▸ **Given information**
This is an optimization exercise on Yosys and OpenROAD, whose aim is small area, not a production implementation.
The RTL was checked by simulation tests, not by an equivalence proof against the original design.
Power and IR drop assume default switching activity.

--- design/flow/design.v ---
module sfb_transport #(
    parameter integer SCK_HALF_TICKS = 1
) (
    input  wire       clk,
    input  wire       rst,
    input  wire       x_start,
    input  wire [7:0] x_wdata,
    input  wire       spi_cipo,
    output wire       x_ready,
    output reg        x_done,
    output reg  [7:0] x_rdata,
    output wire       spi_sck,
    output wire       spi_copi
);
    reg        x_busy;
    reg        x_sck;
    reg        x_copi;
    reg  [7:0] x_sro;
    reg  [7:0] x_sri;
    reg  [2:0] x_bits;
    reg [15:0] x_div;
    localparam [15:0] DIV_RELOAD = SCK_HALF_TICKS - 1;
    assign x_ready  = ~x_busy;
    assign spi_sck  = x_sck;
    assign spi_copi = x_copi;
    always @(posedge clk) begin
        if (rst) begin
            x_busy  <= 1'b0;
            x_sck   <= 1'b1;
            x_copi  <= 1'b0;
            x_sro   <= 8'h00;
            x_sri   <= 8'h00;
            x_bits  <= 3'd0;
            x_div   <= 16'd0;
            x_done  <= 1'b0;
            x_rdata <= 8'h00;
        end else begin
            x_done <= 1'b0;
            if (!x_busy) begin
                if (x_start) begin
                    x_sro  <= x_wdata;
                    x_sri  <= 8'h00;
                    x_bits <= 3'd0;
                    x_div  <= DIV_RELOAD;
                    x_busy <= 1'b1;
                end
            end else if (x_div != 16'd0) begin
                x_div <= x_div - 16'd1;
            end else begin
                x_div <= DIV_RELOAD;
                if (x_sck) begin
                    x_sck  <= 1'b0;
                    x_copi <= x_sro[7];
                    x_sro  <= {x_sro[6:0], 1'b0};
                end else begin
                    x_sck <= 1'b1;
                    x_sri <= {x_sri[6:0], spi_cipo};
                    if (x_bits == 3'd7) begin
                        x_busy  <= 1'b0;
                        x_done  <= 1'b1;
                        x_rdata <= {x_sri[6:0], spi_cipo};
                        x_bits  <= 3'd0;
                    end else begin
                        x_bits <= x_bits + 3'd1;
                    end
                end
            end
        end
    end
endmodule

▸ **Task directions**
Every line of the material must be duplicated exactly.

▸ **Task answer**
This is an optimization exercise on Yosys and OpenROAD, whose aim is small area, not a production implementation.
The RTL was checked by simulation tests, not by an equivalence proof against the original design.
Power and IR drop assume default switching activity.

--- design/flow/design.v ---
module sfb_transport #(
    parameter integer SCK_HALF_TICKS = 1
) (
    input  wire       clk,
    input  wire       rst,
    input  wire       x_start,
    input  wire [7:0] x_wdata,
    input  wire       spi_cipo,
    output wire       x_ready,
    output reg        x_done,
    output reg  [7:0] x_rdata,
    output wire       spi_sck,
    output wire       spi_copi
);
    reg        x_busy;
    reg        x_sck;
    reg        x_copi;
    reg  [7:0] x_sro;
    reg  [7:0] x_sri;
    reg  [2:0] x_bits;
    reg [15:0] x_div;
    localparam [15:0] DIV_RELOAD = SCK_HALF_TICKS - 1;
    assign x_ready  = ~x_busy;
    assign spi_sck  = x_sck;
    assign spi_copi = x_copi;
    always @(posedge clk) begin
        if (rst) begin
            x_busy  <= 1'b0;
            x_sck   <= 1'b1;
            x_copi  <= 1'b0;
            x_sro   <= 8'h00;
            x_sri   <= 8'h00;
            x_bits  <= 3'd0;
            x_div   <= 16'd0;
            x_done  <= 1'b0;
            x_rdata <= 8'h00;
        end else begin
            x_done <= 1'b0;
            if (!x_busy) begin
                if (x_start) begin
                    x_sro  <= x_wdata;
                    x_sri  <= 8'h00;
                    x_bits <= 3'd0;
                    x_div  <= DIV_RELOAD;
                    x_busy <= 1'b1;
                end
            end else if (x_div != 16'd0) begin
                x_div <= x_div - 16'd1;
            end else begin
                x_div <= DIV_RELOAD;
                if (x_sck) begin
                    x_sck  <= 1'b0;
                    x_copi <= x_sro[7];
                    x_sro  <= {x_sro[6:0], 1'b0};
                end else begin
                    x_sck <= 1'b1;
                    x_sri <= {x_sri[6:0], spi_cipo};
                    if (x_bits == 3'd7) begin
                        x_busy  <= 1'b0;
                        x_done  <= 1'b1;
                        x_rdata <= {x_sri[6:0], spi_cipo};
                        x_bits  <= 3'd0;
                    end else begin
                        x_bits <= x_bits + 3'd1;
                    end
                end
            end
        end
    end
endmodule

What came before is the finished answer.